Quotations on a variety of topics currently in the news . . .

Barack Obama, discussing the many Clinton-era alumni he is selecting for his administration of "change": "Understand where the vision for change comes from first and foremost. It comes from me. That's my job . . . to provide a vision in terms of where we are going and to make sure that my team is implementing it."

Emory University law and economics professor Paul Rubin, formerly a member of the Reagan administration and an unpaid adviser to the McCain presidential campaign: "Today, the U.S. is in better shape than in 1932. But it faces similar circumstances. The stock market has been in a tailspin, credit markets have locked up, and (Obama ran) on expanding the role of government, laying the blame for the economic turmoil on the current occupant of the White House and his party's economic policies. Barack Obama is one of the most liberal members of the Senate. His reaction to the financial crisis is to blame deregulation. . . . (With the heavy Democratic majority in the Senate, he will have) more power than any president has had in decades to push a liberal agenda. And given the opportunity, Mr. Obama will likely radically increase government interference in the economy."

The late novelist Michael Crichton -- author of "Jurassic Park" and "The Andromeda Strain" -- on global warming, in a 2005 National Press Club speech: "Our approach to global warming exemplifies everything that is wrong with our approach to the environment. We are basing our decisions on speculation, not evidence."

Brookings Institution fellows Robert Crandall and Clifford Winston, on the U.S. auto industry: "The most constructive role the government can play at this point is to provide a short-term infusion of capital with strict repayment rules that will essentially require the auto makers to sell off their assets to other, successful companies. Why is such a dramatic step necessary?
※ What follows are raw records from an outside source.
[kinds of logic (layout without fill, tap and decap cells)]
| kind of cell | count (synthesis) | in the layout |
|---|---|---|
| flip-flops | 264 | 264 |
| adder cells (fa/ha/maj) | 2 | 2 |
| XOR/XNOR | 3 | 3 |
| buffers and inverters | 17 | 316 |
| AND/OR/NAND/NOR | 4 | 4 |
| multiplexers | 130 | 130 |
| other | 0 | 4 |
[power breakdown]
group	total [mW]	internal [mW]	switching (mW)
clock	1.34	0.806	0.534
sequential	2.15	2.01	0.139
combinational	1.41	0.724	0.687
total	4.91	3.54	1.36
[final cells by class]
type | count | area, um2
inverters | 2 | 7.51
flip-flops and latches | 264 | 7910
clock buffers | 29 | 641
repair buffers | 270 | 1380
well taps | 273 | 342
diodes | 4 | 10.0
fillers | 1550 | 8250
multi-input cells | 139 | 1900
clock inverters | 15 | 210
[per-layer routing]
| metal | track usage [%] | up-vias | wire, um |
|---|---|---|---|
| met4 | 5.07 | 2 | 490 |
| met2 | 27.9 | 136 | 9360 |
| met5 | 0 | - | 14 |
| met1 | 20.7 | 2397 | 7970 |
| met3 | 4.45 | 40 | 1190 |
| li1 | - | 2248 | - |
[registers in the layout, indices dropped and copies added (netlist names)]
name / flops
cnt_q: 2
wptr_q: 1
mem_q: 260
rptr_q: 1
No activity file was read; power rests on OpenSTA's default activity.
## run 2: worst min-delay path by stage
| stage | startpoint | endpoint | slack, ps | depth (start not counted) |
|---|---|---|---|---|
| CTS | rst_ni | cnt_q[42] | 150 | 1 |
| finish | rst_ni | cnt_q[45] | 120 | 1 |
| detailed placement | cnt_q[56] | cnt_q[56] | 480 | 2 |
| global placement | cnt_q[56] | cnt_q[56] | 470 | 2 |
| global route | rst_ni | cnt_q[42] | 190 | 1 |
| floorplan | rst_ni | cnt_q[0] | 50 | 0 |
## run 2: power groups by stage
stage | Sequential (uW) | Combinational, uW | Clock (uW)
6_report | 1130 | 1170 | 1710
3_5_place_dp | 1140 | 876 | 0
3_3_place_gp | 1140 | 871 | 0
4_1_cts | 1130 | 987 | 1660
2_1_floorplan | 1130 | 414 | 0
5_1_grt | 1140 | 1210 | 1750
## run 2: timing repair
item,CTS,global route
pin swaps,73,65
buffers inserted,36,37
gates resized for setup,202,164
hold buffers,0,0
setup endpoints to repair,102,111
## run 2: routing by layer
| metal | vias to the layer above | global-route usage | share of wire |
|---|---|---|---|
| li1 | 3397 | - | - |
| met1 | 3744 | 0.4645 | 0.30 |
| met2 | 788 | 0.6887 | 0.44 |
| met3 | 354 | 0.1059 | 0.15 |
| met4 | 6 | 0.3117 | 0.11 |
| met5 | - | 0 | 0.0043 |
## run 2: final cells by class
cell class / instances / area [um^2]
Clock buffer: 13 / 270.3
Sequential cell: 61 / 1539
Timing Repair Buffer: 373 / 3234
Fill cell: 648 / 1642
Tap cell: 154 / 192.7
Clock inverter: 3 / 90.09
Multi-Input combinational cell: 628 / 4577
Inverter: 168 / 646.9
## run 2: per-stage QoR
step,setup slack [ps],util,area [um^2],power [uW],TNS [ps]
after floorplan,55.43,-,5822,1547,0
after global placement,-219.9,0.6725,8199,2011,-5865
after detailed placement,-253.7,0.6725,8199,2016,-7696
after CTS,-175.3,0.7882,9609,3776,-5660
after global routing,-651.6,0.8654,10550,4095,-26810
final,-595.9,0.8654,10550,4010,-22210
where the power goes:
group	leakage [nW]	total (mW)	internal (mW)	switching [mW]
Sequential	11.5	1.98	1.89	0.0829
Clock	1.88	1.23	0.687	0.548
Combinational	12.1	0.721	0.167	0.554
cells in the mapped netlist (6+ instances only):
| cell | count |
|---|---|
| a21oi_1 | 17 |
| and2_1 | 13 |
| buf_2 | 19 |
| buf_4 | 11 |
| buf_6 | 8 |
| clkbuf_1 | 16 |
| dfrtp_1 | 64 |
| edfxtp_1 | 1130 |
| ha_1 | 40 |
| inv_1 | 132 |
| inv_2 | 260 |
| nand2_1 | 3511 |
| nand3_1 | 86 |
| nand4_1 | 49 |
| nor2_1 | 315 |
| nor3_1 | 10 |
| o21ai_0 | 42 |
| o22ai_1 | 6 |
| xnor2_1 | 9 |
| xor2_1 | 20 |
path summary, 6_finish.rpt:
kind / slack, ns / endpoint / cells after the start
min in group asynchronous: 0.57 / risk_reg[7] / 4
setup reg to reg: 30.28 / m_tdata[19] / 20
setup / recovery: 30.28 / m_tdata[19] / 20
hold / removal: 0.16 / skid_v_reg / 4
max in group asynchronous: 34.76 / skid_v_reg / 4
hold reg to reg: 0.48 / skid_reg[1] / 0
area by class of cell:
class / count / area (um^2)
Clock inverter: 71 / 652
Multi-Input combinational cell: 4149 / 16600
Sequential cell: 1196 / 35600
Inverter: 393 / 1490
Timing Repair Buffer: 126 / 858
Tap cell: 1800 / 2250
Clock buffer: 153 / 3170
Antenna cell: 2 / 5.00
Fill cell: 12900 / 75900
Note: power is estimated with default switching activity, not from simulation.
For the unavoidable reality that the fundamental problem the auto makers face is not their pension, health-care, or other legacy costs. It is that they are not making cars and trucks that enough Americans want to buy. And this has been true to some degree since the first energy shock hit the U.S. in the early 1970s."

Iran's Mahmoud Ahmadinejad -- on war with the West (2005): "Is it possible for us to witness a world without America and Zionism? You had best know that this slogan and this goal are attainable, and surely they can be achieved." (And 2008): "The big powers are going down."

Sheik Yusuf al-Qaradawi of Egypt -- a country with a per-capita GDP of $1,697, ranking it 111th in the world, compared with America's 10th-ranking $45,790 -- on the recession gripping the developed world: "The collapse of the capitalist system based on usury and paper and not on goods traded on the market, is proof that it is in crisis and shows that Islamic economic philosophy is holding up."

General James Conway, Marine Corps commandant and member of the Joint Chiefs of Staff, on al-Qaida's shifting focus to Afghanistan and Pakistan from an Iraq where "it smells like (U.S./Iraqi) victory": "I don't think there is anybody in Iraq these days planning a strike on the U.S. But I fear there are people in Afghanistan or Pakistan who could be doing that very thing."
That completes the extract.